* [DIRECTIONS]: Once the line containing "inputs of job" has been written out, stop; until then, restate each line of the entries below word for word from the first.

* [Collected data entries]:
What follows belongs to an exercise in optimizing a design on an open flow for small area and few clock cycles; a production flow would make more cautious choices.
In this exercise RTL edits were held to simulation tests only and were not proved equivalent to the original.
Power is estimated from default activity; no workload was simulated.

==> inputs of job 9778 <==
==> flow/design.v <==
module md5_msg_sched #(
    parameter logic [31:0] IV_A = 32'h67452301,
    parameter logic [31:0] IV_B = 32'hEFCDAB89,
    parameter logic [31:0] IV_C = 32'h98BADCFE,
    parameter logic [31:0] IV_D = 32'h10325476
) (
    input  logic            clk,
    input  logic            reset,
    input  logic            in_valid,
    input  logic [7:0]      in_data,
    input  logic            in_last,
    output logic            in_ready,
    output logic            core_start,
    output logic [511:0]    core_block,
    output logic [31:0]     core_a,
    output logic [31:0]     core_b,
    output logic [31:0]     core_c,
    output logic [31:0]     core_d,
    input  logic            core_done,
    input  logic [31:0]     core_ra,
    input  logic [31:0]     core_rb,
    input  logic [31:0]     core_rc,
    input  logic [31:0]     core_rd,
    output logic [127:0]    digest,
    output logic            digest_valid,
    output logic [7:0]      hex_data,
    output logic            hex_wren
);
    typedef enum logic [1:0] {
        ST_INIT  = 2'd0,    
        ST_FILL  = 2'd1,    
        ST_PAD80 = 2'd2,    
        ST_READY = 2'd3     
    } state_t;
    typedef enum logic [1:0] {
        K_NORMAL = 2'd0,    
        K_FIN    = 2'd1,    
        K_PREPAD = 2'd2,    
        K_PAD    = 2'd3     
    } kind_t;
    state_t        state;
    kind_t         kind;
    logic          p63;         
    logic          busy;        
    logic          busy_fin;    
    logic [60:0]   msg_len;     
    logic [511:0]  block;
    logic [31:0]   cha, chb, chc, chd;
    logic          hex_act;
    logic [5:0]    hex_cnt;
    logic          ch_held;     
    logic          accept, issue, clr_all, pad_wr, len_blk;
    logic [5:0]    slot;
    logic          at63;
    assign slot     = msg_len[5:0];
    assign ch_held  = hex_act & (hex_cnt != 6'd32);
    assign issue    = (state == ST_READY) & ~busy & ~ch_held;
    assign in_ready = (state == ST_FILL) | (issue & (kind != K_PREPAD));
    assign accept   = in_valid & in_ready;
    assign at63     = ~issue & (slot == 6'd63);
    assign clr_all  = issue | (state == ST_INIT);
    assign pad_wr   = (state == ST_PAD80);
    assign len_blk  = (kind == K_FIN) | (kind == K_PAD);
    always_ff @(posedge clk or posedge reset) begin
        if (reset) begin
            state    <= ST_INIT;
            kind     <= K_NORMAL;
            p63      <= 1'b0;
            busy     <= 1'b0;
            busy_fin <= 1'b0;
            hex_act  <= 1'b0;
        end else begin
            case (state)
                ST_INIT:  state <= ST_FILL;
                ST_PAD80: state <= ST_READY;
                ST_READY: if (issue) begin
                    if (kind == K_PREPAD) kind  <= K_PAD;
                    else                  state <= ST_FILL;
                end
                default: ;
            endcase
            if (accept) begin
                if (in_last) begin
                    p63   <= at63;
                    kind  <= (issue | (slot <= 6'd54)) ? K_FIN : K_PREPAD;
                    state <= at63 ? ST_READY : ST_PAD80;
                end else if (at63) begin
                    kind  <= K_NORMAL;
                    state <= ST_READY;
                end
            end
            if (issue) begin
                busy     <= 1'b1;
                busy_fin <= len_blk;
            end else if (core_done) begin
                busy     <= 1'b0;
            end
            if (core_done & busy & busy_fin) hex_act <= 1'b1;
            else if (hex_act & (hex_cnt == 6'd32)) hex_act <= 1'b0;
        end
    end
    always_ff @(posedge clk) begin
        if (core_done & busy & busy_fin) hex_cnt <= 6'd0;
        else                             hex_cnt <= hex_cnt + 6'd1;
    end
    always_ff @(posedge clk) begin
        if ((state == ST_INIT) | (issue & len_blk)) msg_len <= {60'd0, accept};
        else if (accept)                             msg_len <= msg_len + 61'd1;
    end
    logic [7:0] bus, bus0;
    assign bus  = clr_all ? 8'h00 : (pad_wr ? 8'h80 : in_data);
    assign bus0 = clr_all ? (accept ? in_data : ((kind == K_PREPAD) & p63 ? 8'h80 : 8'h00))
                          : (pad_wr ? 8'h80 : in_data);
    genvar gi;
    generate
        for (gi = 0; gi < 64; gi++) begin : g_slot
            logic en;
            assign en = clr_all | ((slot == gi) & (accept | pad_wr));
            always_ff @(posedge clk) begin
                if (en) block[8*gi +: 8] <= (gi == 0) ? bus0 : bus;
            end
        end
    endgenerate
    assign core_block = {block[511:451] | (len_blk ? msg_len : 61'd0), block[450:0]};
    function automatic [31:0] add32(input [31:0] x, input [31:0] y);
        reg [31:0] p, pp, gg;
        integer i, j;
        begin
            p  = x ^ y;
            pp = p;
            gg = x & y;
        for (i = 0; i < 5; i = i + 1)
            for (j = 0; j < 32; j = j + 1)
                if ((j >> i) & 1) begin
                    gg[j] = gg[j] | pp[j] & gg[((j >> i) << i) - 1];
                    pp[j] = pp[j] & pp[((j >> i) << i) - 1];
                end
            add32 = p ^ {gg[30:0], 1'b0};
        end
    endfunction
    always_ff @(posedge clk) begin
        if ((state == ST_INIT) | (hex_act & (hex_cnt == 6'd31))) begin
            cha <= IV_A;
            chb <= IV_B;
            chc <= IV_C;
            chd <= IV_D;
        end else if (core_done & busy) begin
            cha <= add32(cha, core_ra);
            chb <= add32(chb, core_rb);
            chc <= add32(chc, core_rc);
            chd <= add32(chd, core_rd);
        end
    end
    assign core_start   = issue;
    assign core_a       = cha;
    assign core_b       = chb;
    assign core_c       = chc;
    assign core_d       = chd;
    assign digest       = {chd, chc, chb, cha};
    assign digest_valid = hex_act & (hex_cnt == 6'd0);
    logic [3:0] hex_nib;
    assign hex_nib  = digest[{hex_cnt[4:1], ~hex_cnt[0], 2'b00} +: 4];
    assign hex_wren = hex_act;
    assign hex_data = hex_cnt[5] ? 8'h0D
                    : ((hex_nib < 4'd10) ? {4'h3, hex_nib} : {4'h6, hex_nib - 4'd9});
endmodule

* [TASK OUTPUT]:
What follows belongs to an exercise in optimizing a design on an open flow for small area and few clock cycles; a production flow would make more cautious choices.
In this exercise RTL edits were held to simulation tests only and were not proved equivalent to the original.
Power is estimated from default activity; no workload was simulated.

==> inputs of job 9778 <==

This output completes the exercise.